Это был очень хороший вопрос!
– Где сейчас Алекс, ты знаешь?
– Наш миленький дружок? Спрашиваешь! – он фыркнул, как настоящий олень.
Про Алекса агент Хинкс, оказывается, знал очень много – гораздо больше, чем я. А случай поделиться с кем-то своими эксклюзивными знаниями в режиме устного сказа представился ему впервые, и Марик его не упустил.
По документам «наш дружок» красиво звался Алессандро Росси. Тут сыщикам не повезло: как сказал Марик, в Италии Росси – самая распространенная фамилия, а Алессандро входит в топ-список наиболее популярных имен.
– В одном только в Милане, откуда приехал наш дружок, нашлось восемьдесят два парня с такими именем и фамилией! – сказал еще Марик, и я поняла, что не зря плачу деньги «Пулитц и Партнер»: в самом деле, работают эти ребята быстро и нелениво!
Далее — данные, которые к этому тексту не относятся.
## src/rtl/port_out_pkg.sv

```systemverilog
// Shared port map and PBout select encodings for the processor I/O port pair.
package port_out_pkg;

    // Default port_id assignments, shared with the input-side mux
    localparam logic [7:0] ADDR_SEL   = 8'h00;
    localparam logic [7:0] ADDR_LED   = 8'h01;
    localparam logic [7:0] ADDR_DISP0 = 8'h02;
    localparam logic [7:0] ADDR_DISP1 = 8'h03;
    localparam logic [7:0] ADDR_TX    = 8'h04;
    localparam logic [7:0] ADDR_CLR   = 8'h05;

    // PBout values steering the input-port multiplexer
    typedef enum logic [1:0] {
        SEL_DATA  = 2'd0,
        SEL_BYTE0 = 2'd1,
        SEL_BYTE1 = 2'd2,
        SEL_BCD   = 2'd3
    } sel_e;

endpackage

```

## src/rtl/sync_fifo.sv

```systemverilog
// Single-clock FIFO with registered count; head data is gated to zero when empty.
module sync_fifo #(
    parameter int WIDTH = 8,
    parameter int DEPTH = 4
) (
    input  logic                       clk,
    input  logic                       rst,
    input  logic                       push,
    input  logic                       pop,
    input  logic [WIDTH-1:0]           din,
    output logic [WIDTH-1:0]           dout,
    output logic                       full,
    output logic                       empty,
    output logic [$clog2(DEPTH):0]     count
);

    localparam int PW = $clog2(DEPTH);

    logic [WIDTH-1:0] mem [DEPTH];
    logic [PW-1:0]    wr_ptr;
    logic [PW-1:0]    rd_ptr;
    logic             do_push;
    logic             do_pop;

    assign full    = (count == (PW+1)'(DEPTH));
    assign empty   = (count == '0);
    // A pop in the same cycle frees the slot a full FIFO would otherwise lack
    assign do_pop  = pop && !empty;
    assign do_push = push && (!full || do_pop);
    assign dout    = empty ? '0 : mem[rd_ptr];

    // Storage array; contents are only meaningful under the count, so no reset
    always_ff @(posedge clk) begin
        if (do_push) begin
            mem[wr_ptr] <= din;
        end
    end

    // Pointers and occupancy count; pointers wrap naturally modulo DEPTH
    always_ff @(posedge clk) begin
        if (rst) begin
            wr_ptr <= '0;
            rd_ptr <= '0;
            count  <= '0;
        end else begin
            if (do_push) begin
                wr_ptr <= wr_ptr + 1'b1;
            end
            if (do_pop) begin
                rd_ptr <= rd_ptr + 1'b1;
            end
            case ({do_push, do_pop})
                2'b10:   count <= count + 1'b1;
                2'b01:   count <= count - 1'b1;
                default: count <= count;
            endcase
        end
    end

endmodule

```

## src/rtl/port_out_demux.sv

```systemverilog
// Decodes processor OUT writes into registered output ports and a TX FIFO.
module port_out_demux #(
    parameter int         FIFO_DEPTH = 4,
    parameter logic [7:0] ADDR_SEL   = port_out_pkg::ADDR_SEL,
    parameter logic [7:0] ADDR_LED   = port_out_pkg::ADDR_LED,
    parameter logic [7:0] ADDR_DISP0 = port_out_pkg::ADDR_DISP0,
    parameter logic [7:0] ADDR_DISP1 = port_out_pkg::ADDR_DISP1,
    parameter logic [7:0] ADDR_TX    = port_out_pkg::ADDR_TX,
    parameter logic [7:0] ADDR_CLR   = port_out_pkg::ADDR_CLR
) (
    input  logic       clk,
    input  logic       rst,
    input  logic [7:0] port_id,
    input  logic [7:0] out_port,
    input  logic       write_strobe,
    output logic [1:0] PBout,
    output logic [7:0] LED,
    output logic [7:0] DISP0,
    output logic [7:0] DISP1,
    output logic       disp_upd,
    output logic [7:0] tx_data,
    output logic       tx_valid,
    input  logic       tx_ready,
    output logic       tx_full,
    output logic       overflow
);

    import port_out_pkg::*;

    logic                        wr_sel;
    logic                        wr_led;
    logic                        wr_disp0;
    logic                        wr_disp1;
    logic                        wr_tx;
    logic                        wr_clr;
    logic                        tx_pop;
    logic                        fifo_empty;
    logic [$clog2(FIFO_DEPTH):0] fifo_count;
    sel_e                        sel_next;

    assign wr_sel   = write_strobe && (port_id == ADDR_SEL);
    assign wr_led   = write_strobe && (port_id == ADDR_LED);
    assign wr_disp0 = write_strobe && (port_id == ADDR_DISP0);
    assign wr_disp1 = write_strobe && (port_id == ADDR_DISP1);
    assign wr_tx    = write_strobe && (port_id == ADDR_TX);
    assign wr_clr   = write_strobe && (port_id == ADDR_CLR);

    assign tx_valid = !fifo_empty;
    assign tx_pop   = tx_valid && tx_ready;
    assign sel_next = sel_e'(out_port[1:0]);

    // Output port registers loaded by matching processor writes
    always_ff @(posedge clk) begin
        if (rst) begin
            PBout    <= SEL_DATA;
            LED      <= '0;
            DISP0    <= '0;
            DISP1    <= '0;
            disp_upd <= 1'b0;
        end else begin
            if (wr_sel) begin
                PBout <= sel_next;
            end
            if (wr_led) begin
                LED <= out_port;
            end
            if (wr_disp0) begin
                DISP0 <= out_port;
            end
            if (wr_disp1) begin
                DISP1 <= out_port;
            end
            disp_upd <= wr_disp0 || wr_disp1;
        end
    end

    // Sticky overflow: a TX push that finds the FIFO full with no pop to make room
    always_ff @(posedge clk) begin
        if (rst) begin
            overflow <= 1'b0;
        end else if (wr_clr) begin
            overflow <= 1'b0;
        end else if (wr_tx && tx_full && !tx_pop) begin
            overflow <= 1'b1;
        end
    end

    sync_fifo #(
        .WIDTH (8),
        .DEPTH (FIFO_DEPTH)
    ) u_tx_fifo (
        .clk   (clk),
        .rst   (rst),
        .push  (wr_tx),
        .pop   (tx_pop),
        .din   (out_port),
        .dout  (tx_data),
        .full  (tx_full),
        .empty (fifo_empty),
        .count (fifo_count)
    );

endmodule
```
Наш Алессандро Росси пребывал в возрасте сорока лет, хотя выглядел всего лишь на тридцать с небольшим. Но в этом ничего особо подозрительного не было – есть такие везунчики, которые до самой пенсии смотрятся юношами.
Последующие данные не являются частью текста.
===== config.mk =====
export PLATFORM = sky130hd
export DESIGN_NAME = mac_stream_engine
export DESIGN_NICKNAME = d
export VERILOG_FILES = /design/src/rtl/mac_stream_engine.sv
export SDC_FILE = /design/constraint.sdc
export NUM_CORES = 1
export LEC_CHECK = 0
export ABC_AREA = 1
export ABC_CLOCK_PERIOD_IN_PS = 6900
export BUFFER_PORTS_ARGS = -buffer_cell sky130_fd_sc_hd__buf_2
export CAP_MARGIN = 30
export CORE_MARGIN = 1
export CORE_UTILIZATION = 51
export CTS_CLUSTER_SIZE = 16
export DETAILED_ROUTE_END_ITERATION = 8
export GPL_TIMING_DRIVEN = 0
export PLACE_DENSITY = 0.68
export SYNTH_ARGS = -nofsm -noshare
export SYNTH_HDL_FRONTEND = slang
export SYNTH_SLANG_ARGS = --single-unit

===== constraint.sdc =====
create_clock -name clk -period 6.9 [get_ports clk]
set_clock_uncertainty 0.15 [all_clocks]
set_input_delay 0.69 -clock clk [delete_from_list [all_inputs] [get_ports clk]]
set_output_delay 0.69 -clock clk [all_outputs]
set_load 0.1 [all_outputs]

===== src/rtl/mac_stream_engine.sv =====
// Streaming multiply-accumulate engine: dot product or Horner evaluation over a
// job of len operand beats, with valid/ready handshakes on input and result.
module mac_stream_engine #(
  parameter int DATA_W   = 8,
  parameter int ACC_W    = 24,
  parameter int LEN_W    = 8,
  parameter bit SATURATE = 1'b1
) (
  input  logic              clk,
  input  logic              reset,
  input  logic              start,
  input  logic              mode,
  input  logic [LEN_W-1:0]  len,
  input  logic              in_valid,
  output logic              in_ready,
  input  logic [DATA_W-1:0] in_a,
  input  logic [DATA_W-1:0] in_b,
  output logic              out_valid,
  input  logic              out_ready,
  output logic [ACC_W-1:0]  result,
  output logic              overflow,
  output logic              busy
);

  typedef enum logic [1:0] {IDLE, RUN, DONE} state_t;

  localparam int FW = ACC_W + DATA_W + 1;

  state_t             state_reg, state_next;
  logic [ACC_W-1:0]   acc_reg, acc_next;
  logic [LEN_W-1:0]   len_reg, len_next;
  logic [LEN_W-1:0]   count_reg, count_next;
  logic               mode_reg, mode_next;
  logic               ovf_reg, ovf_next;
  logic               in_ready_reg, out_valid_reg, busy_reg;

  logic [FW-1:0]      acc_ext, a_ext, b_ext, full;
  logic               beat_ovf;
  logic [ACC_W-1:0]   beat_val;
  logic               beat_fire;

  // Full-precision datapath; the top bits only exist to detect overflow.
  assign acc_ext  = {{(FW-ACC_W){1'b0}}, acc_reg};
  assign a_ext    = {{(FW-DATA_W){1'b0}}, in_a};
  assign b_ext    = {{(FW-DATA_W){1'b0}}, in_b};
  assign full     = mode_reg ? (acc_ext * b_ext + a_ext) : (acc_ext + a_ext * b_ext);
  assign beat_ovf = |full[FW-1:ACC_W];
  assign beat_val = (beat_ovf && SATURATE) ? {ACC_W{1'b1}} : full[ACC_W-1:0];
  assign beat_fire = in_valid && in_ready_reg;

  always_comb begin
    state_next = state_reg;
    acc_next   = acc_reg;
    len_next   = len_reg;
    count_next = count_reg;
    mode_next  = mode_reg;
    ovf_next   = ovf_reg;
    case (state_reg)
      IDLE: begin
        if (start) begin
          mode_next  = mode;
          len_next   = len;
          acc_next   = '0;
          count_next = '0;
          ovf_next   = 1'b0;
          state_next = (len != '0) ? RUN : DONE;
        end
      end
      RUN: begin
        if (beat_fire) begin
          acc_next   = beat_val;
          ovf_next   = ovf_reg | beat_ovf;
          count_next = count_reg + LEN_W'(1);
          if (count_next == len_reg) state_next = DONE;
        end
      end
      DONE: begin
        if (out_ready) state_next = IDLE;
      end
      default: state_next = IDLE;
    endcase
  end

  // Handshake flags are registered from the next state so no output decodes state.
  always_ff @(posedge clk or posedge reset) begin
    if (reset) begin
      state_reg     <= IDLE;
      acc_reg       <= '0;
      len_reg       <= '0;
      count_reg     <= '0;
      mode_reg      <= 1'b0;
      ovf_reg       <= 1'b0;
      in_ready_reg  <= 1'b0;
      out_valid_reg <= 1'b0;
      busy_reg      <= 1'b0;
    end else begin
      state_reg     <= state_next;
      acc_reg       <= acc_next;
      len_reg       <= len_next;
      count_reg     <= count_next;
      mode_reg      <= mode_next;
      ovf_reg       <= ovf_next;
      in_ready_reg  <= (state_next == RUN);
      out_valid_reg <= (state_next == DONE);
      busy_reg      <= (state_next != IDLE);
    end
  end

  assign in_ready  = in_ready_reg;
  assign out_valid = out_valid_reg;
  assign busy      = busy_reg;
  assign result    = acc_reg;
  assign overflow  = ovf_reg;

endmodule


==> summary.txt, run 1 <==
STA
  • RSZ-0062 raised after global routing: no
  • # setup viols final: 0
  • Worst slew margin: 37.9%
  • Hold_ws: 0.172 ns
  • Hold Fails Final Rpt: 0
  • Pins Over Slew Limit: 0
  • Period utilization: 87.0%
  • FMAX: 0.167 GHz
  • Setup TNS: 0 ns
  • Slew at the pin with the worst max-slew slack: 0.931 ns
  • Min Tclk post-route: 6.00 ns

Global routing
  • First-pass GRT wire length: 60,700 µm
  • Total congestion overflow: 0
  • Tot GR Track Use: 30.1%
  • Initial antenna violation count: 0
  • Largest net degree at the start of global routing: 37
  • Vias in the first global route: 11,600

Synthesis
  • Mapped Avg Cell Area: 6.73 µm²
  • Unique masters post-synth: 37
  • Area of the mapped netlist: 13,100 µm²
  • Seq/Total Area, Yosys: 9.00%
  • Yosys warning count: 0
  • Syn Inst Count: 1,943
  • Net Count, Synth: 2,277
  • Yosys reg bits: 47

CTS
  • Root Buffer Master: clkbuf_16
  • Clock sinks: 47
  • H-Tree Depth: 2
  • Clk buf depth: 2
  • Cts repair resizes: 0
  • Worst-Skew Late Latency: 0.32 ns
  • TritonCTS clock tree: yes
  • Reg clk slew, reported paths: 0.09 ns
  • Num CTS Buffers: 5
  • Setup Fix Bufs, Post-CTS: 0
  • Hold-fix buffers, CTS: 0

Finish
  • # diodes: 0
  • Final design area excluding fillers: 13,900 µm²
  • Ratio of cells with drive above 1 in the final layout: 5.54%
  • Max reg flops: 24
  • Commonest non-fill, non-tap cells in the layout: inv_1, nand2_1, fa_1, ha_1, nor2_1
  • Commonest non-fill, non-tap cell in the layout: inv_1
  • P&R area growth vs syn: 6.35%
  • Layout Nets: 2,335

Critical path
  • Crit-path max cell delay: 0.62 ns
  • Critical-path top delay cell: clkbuf_1
  • Startpoint types: input pin
  • Critical Path RT: 6.93 ns
  • WP data arrival: 6.03 ns
  • Crit path from: in_b[2]
  • Buf/Inv on CP: 8
  • Crit Path Class: in -> reg
  • CP top delay family: adder cells
  • CP most frequent cell: nand2_1
  • Worst R2R Start: result[6]
  • Crit. End Element: register
  • Crit Path Max Fanout: 10

Placed design
  • Dpl hpwl: 31,400 µm
  • PortBufs: 50
  • Placer congestion estimate: 0.966
  • Area after DPL: 13,800 µm²

Flow run
  • Max-cap violations: 0

Route
  • Initial DRC count: 1,001
  • # DRC: 0
  • DR vias: 11,800
  • Vias per cell: 5.06
  • Final ANT Viol Nets: 0
  • Routed len/inst: 16.2 µm
  • First-pass iteration count of the detailed router: 6
  • Routed wire length: 37,800 µm

Die
  • Height of the die: 162 µm
  • Die width: 162 µm
  • Die area: 26,300 µm²
  • Rows: 58
  • I/O Pins: 58
  • Core region area: 25,200 µm²
  • Starting Density: 51.9%

Hold path
  • Worst min path class: in -> async

Outcome
  • Outcome: finished clean
-- cells by family (layout without fill, tap and decap cells) --
logic type | Yosys count | after routing | share of synthesized area, %
adders and majority gates | 304 | 304 | 40.0
buffers and inverters | 689 | 748 | 20.0
and+or+nand+nor | 751 | 751 | 24.0
DFF | 47 | 47 | 9.00
xor gates and xnor gates | 25 | 25 | 1.67
AOI/OAI and AO/OA | 127 | 127 | 5.27
-- path summary, 6_finish.rpt --
check	endpoint	slack (ns)	cells after the start
min	result[15]	0.17	2
max reg2reg	result[12]	1.11	25
min in group clk	len_reg[5]	0.36	2
max	result[12]	0.90	26
min reg2reg	len_reg[5]	0.36	2
max in group asynchronous	result[0]	5.87	3
-- routing by layer --
metal  part of all wire, %  routed length [µm]  global-route usage (%)  vias up
li1                      -                   -                       -     5644
met1                    43               16200                    41.1     5683
met2                    48               18200                    51.2      416
met3                   6.5                2450                    2.32       61
met4                   2.4                 890                    8.10        0
met5                     0                   0                       0        -
-- cells in the mapped netlist (all sizes together) --
library cell	n	area share [%]
nand4	11	0.53
clkinv	2	0.057
a31oi	5	0.24
nor3	4	0.19
o21ai	45	1.7
xnor2	13	0.87
o21a	2	0.11
clkbuf	65	1.9
a221oi	1	0.067
xor2	12	0.80
buf	4	0.36
a21boi	1	0.057
dfrtp	47	9.0
o22ai	5	0.24
a21o	2	0.11
nor4	4	0.19
o21bai	6	0.34
nand3	75	3.6
o211ai	1	0.057
a31o	2	0.13
or2	6	0.29
fa	190	29
nor2	84	2.8
inv	618	18
a21oi	57	2.2
nand2	567	16
ha	114	11
-- metrics by stage --
| step | utilization [%] | cells | worst slack [ns] |
|---|---|---|---|
| after floorplan | - | 1943 | 1.52 |
| after global placement | 54.6 | 2323 | 0.738 |
| after detailed placement | 54.6 | 2324 | 0.674 |
| after CTS | 55.2 | 2332 | 0.996 |
| after global routing | 55.2 | 2332 | 0.672 |
| final | 55.2 | 2332 | 0.899 |
-- layout make-up --
type,instances,area [µm²]
Buffer,69,292
Clock buffer,5,125
Clock inverter,3,22.5
Fill cell,2573,11300
Inverter,620,2330
Multi-Input combinational cell,1207,9280
Sequential cell,47,1180
Tap cell,330,413
Timing Repair Buffer,51,270
Power of run 1 is left out: the tool's default activity adds up to more than one toggle a clock period on the data nets, which glitch-free logic cannot reach.
==> run 2, diff against run 1 <==
--- a/config.mk
+++ b/config.mk
@@ -10,11 +10,12 @@
 export BUFFER_PORTS_ARGS = -buffer_cell sky130_fd_sc_hd__buf_2
 export CAP_MARGIN = 30
 export CORE_MARGIN = 1
-export CORE_UTILIZATION = 51
+export CORE_UTILIZATION = 55
 export CTS_CLUSTER_SIZE = 16
 export DETAILED_ROUTE_END_ITERATION = 8
 export GPL_TIMING_DRIVEN = 0
-export PLACE_DENSITY = 0.68
+export PLACE_DENSITY = 0.72
 export SYNTH_ARGS = -nofsm -noshare
 export SYNTH_HDL_FRONTEND = slang
 export SYNTH_SLANG_ARGS = --single-unit
+export TNS_END_PERCENT = 10
==> run 2 against run 1 <==
Net effect:
- worst setup slack lost 0.028 ns
- utilization grew 4.2 points
- non-clock buffer count is the same
- die area shrank 7.2%
- cell count shrank 0.47%
- maximum frequency shrank 0.46%
- first-iteration DRC count shrank 2.0%
- cell area is essentially flat
- critical path depth shrank 1
- global-route usage grew 2.2 points
- via count grew 0.23%
- sequential cell count is the same
- critical path type unchanged
- largest cell class unchanged
- highest routed layer unchanged
==> summary.txt, run 2 (same netlist as run 1, synthesis figures left out) <==
Finish
  • Ratio of cells with drive above 1 in the final layout: 5.54% (unchanged)
  • # diodes: 0 (unchanged)
  • Commonest non-fill, non-tap cells in the layout: inv_1, nand2_1, fa_1, ha_1, nor2_1 (unchanged)
  • Layout Nets: 2,335 (unchanged)
  • Commonest non-fill, non-tap cell in the layout: inv_1 (unchanged)
  • P&R area growth vs syn: 6.29% (was 6.35%)
  • Max reg flops: 24 (unchanged)

Route
  • Routed len/inst: 15.9 µm (was 16.2 µm)
  • First-pass iteration count of the detailed router: 7 (was 6)
  • Routed wire length: 37,000 µm (was 37,800 µm)
  • Highest Signal Layer: met4 (unchanged)
  • Final ANT Viol Nets: 0 (unchanged)
  • DR vias: 11,800 (about the same)
  • Vias per cell: 5.10 (was 5.06)
  • Met2 wire length: 17,500 µm (was 18,200 µm)
  • Initial DRC count: 981 (was 1,001)
  • # DRC: 0 (unchanged)
  • Metal1 wirelength: 15,400 µm (was 16,200 µm)
  • Wire length on met3: 2760 µm (was 2450 µm)

Critical path
  • Reg2Reg Capture Point: result[10] (was result[12])
  • Reg2Reg Depth: 24 (was 25)
  • Crit path from: in_b[3] (was in_b[2])
  • Crit Path Class: in -> reg (unchanged)
  • Critical-path top delay cell: clkbuf_1 (unchanged)
  • Setup crit end: result[10] (was result[12])
  • Worst R2R Setup Slack: 1.05 ns (was 1.11 ns)
  • Critical Path RT: 6.94 ns (was 6.93 ns)
  • CP most frequent cell: nand2_1 (unchanged)
  • Crit-path max cell delay: 0.77 ns (was 0.62 ns)
  • Crit. End Element: register (unchanged)
  • Worst R2R Start: result[18] (was result[6])
  • Startpoint types: input pin (unchanged)
  • Crit Path Max Fanout: 10 (unchanged)
  • WP data arrival: 6.07 ns (was 6.03 ns)

STA
  • Pins Over Slew Limit: 0 (unchanged)
  • RSZ-0062 raised after global routing: no (unchanged)
  • # setup viols final: 0 (unchanged)
  • Hold Fails Final Rpt: 0 (unchanged)
  • Slew at the pin with the worst max-slew slack: 0.986 ns (was 0.931 ns)
  • FMAX: 0.166 GHz (was 0.167 GHz)
  • Period utilization: 87.4% (was 87.0%)
  • Setup TNS: 0 ns (unchanged)
  • Min Tclk post-route: 6.03 ns (was 6.00 ns)
  • Worst slew margin: 34.3% (was 37.9%)
  • Hold_ws: 0.176 ns (was 0.172 ns)

Placed design
  • PortBufs: 50 (unchanged)
  • Placer congestion estimate: 0.965 (was 0.966)
  • Dpl hpwl: 30,700 µm (was 31,400 µm)

Die
  • I/O Pins: 58 (unchanged)
  • Core region area: 23,400 µm² (was 25,200 µm²)
  • Starting Density: 55.9% (was 51.9%)
  • Die width: 156 µm (was 162 µm)
  • Die area: 24,400 µm² (was 26,300 µm²)
  • Rows: 56 (was 58)
  • Height of the die: 156 µm (was 162 µm)

Hold path
  • Worst min path class: in -> async (unchanged)

Flow run
  • Max-cap violations: 0 (unchanged)

CTS
  • Hold-fix buffers, CTS: 0 (unchanged)
  • Root Buffer Master: clkbuf_16 (unchanged)
  • Worst-Skew Late Latency: 0.32 ns (about the same)
  • Reg clk slew, reported paths: 0.09 ns (about the same)
  • H-Tree Depth: 2 (unchanged)
  • TritonCTS clock tree: yes (unchanged)
  • Num CTS Buffers: 5 (unchanged)
  • Clock sinks: 47 (unchanged)
  • Setup Fix Bufs, Post-CTS: 0 (unchanged)
  • Clk buf depth: 2 (unchanged)
  • Cts repair resizes: 0 (unchanged)

Global routing
  • Total congestion overflow: 0 (unchanged)
  • Largest net degree at the start of global routing: 37 (unchanged)
  • Vias in the first global route: 11,800 (was 11,600)
  • Initial antenna violation count: 0 (unchanged)
  • First-pass GRT wire length: 59,900 µm (was 60,700 µm)
  • Tot GR Track Use: 32.2% (was 30.1%)

Outcome
  • Outcome: finished clean (unchanged)
run 2: cell count changes in the layout (fill, tap and decap cells not counted):
cell        previous run  this run
clkinvlp_4             0         1
inv_8                  0         1
clkinv_4               1         0
clkinv_2               1         0
run 2: worst min path at each step:
stage                     cells after the start        from         end  slack, ns
after floorplan                               2  len_reg[0]  len_reg[0]       0.32
after global placement                        2  len_reg[7]  len_reg[7]       0.34
after detailed placement                      2  len_reg[1]  len_reg[1]       0.35
after CTS                                     2       reset  result[15]       0.18
after global routing                          2       reset  result[13]       0.20
final                                         2       reset  result[10]       0.18
run 2: metal layers:
metal | global-route usage, % | vias to the layer above
li1 | - | 5651
met1 | 42.1 | 5626
met3 | 4.28 | 91
met2 | 53.9 | 463
met4 | 13.4 | 0
met5 | 0 | -
run 2: cell type report:
| cell class | count | area (µm²) |
|---|---|---|
| multi-input combinational | 1207 | 9280 |
| inverter | 620 | 2330 |
| clock buffer | 5 | 125 |
| fill | 2299 | 9510 |
| buffer | 69 | 292 |
| tap | 319 | 399 |
| timing repair buffer | 51 | 270 |
| sequential | 47 | 1180 |
| clock inverter | 3 | 27.5 |
run 2: through the flow:
stage / cells / instance area [µm²] / util [%] / setup slack (ns)
2_1_floorplan: 1943 / 13100 / - / 1.52
3_3_place_gp: 2312 / 13700 / 58.6 / 0.722
3_5_place_dp: 2313 / 13700 / 58.7 / 0.651
4_1_cts: 2321 / 13900 / 59.4 / 0.953
5_1_grt: 2321 / 13900 / 59.4 / 0.597
6_report: 2321 / 13900 / 59.4 / 0.871
run 2: worst max-delay path, delay by kind of cell:
kind / cells / cell delay (ns)
fa+ha+maj: 5 / 2.34
simple gates: 14 / 1.66
buf+inv: 6 / 1.36
Power of run 2 is left out for the same reason.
В Милане у Алекса имелась большая семья, с которой он кое-как поддерживал отношения, так что агентам «Пулитц и Партнер» не составило большого труда отыскать целую кучу людей, располагающих фотографиями Алессандро Росси во младенчестве, детстве и юности.
– Наши специалисты проанализировали эти снимки и подтвердили, что на них в разные годы запечатлен один и тот же человек, в этом нет никаких сомнений, – заверил меня Марик.
За разговором мы сильно сбавили скорость и размеренно трусили по дорожке, заодно уменьшив риск в потемках споткнуться о древесный корень. Мне было неудобно бежать и одновременно думать, хотелось сосредоточиться на чем-то одном.
– Присядем на минутку, – предложила я и потянула спутника в сторону от тропинки.
Там в заповедных папоротниках смирно лежало поваленное бурей дерево с замшелым стволом. Мы присели на эту относительно мягкую лесную «мебель» и оказались в полном уединении. Я не удержалась и процитировала на память:
– «Всякий, кому случалось побывать в Шварцвальде, скажет вам, что в другом месте никогда не увидишь таких высоких и могучих елей!»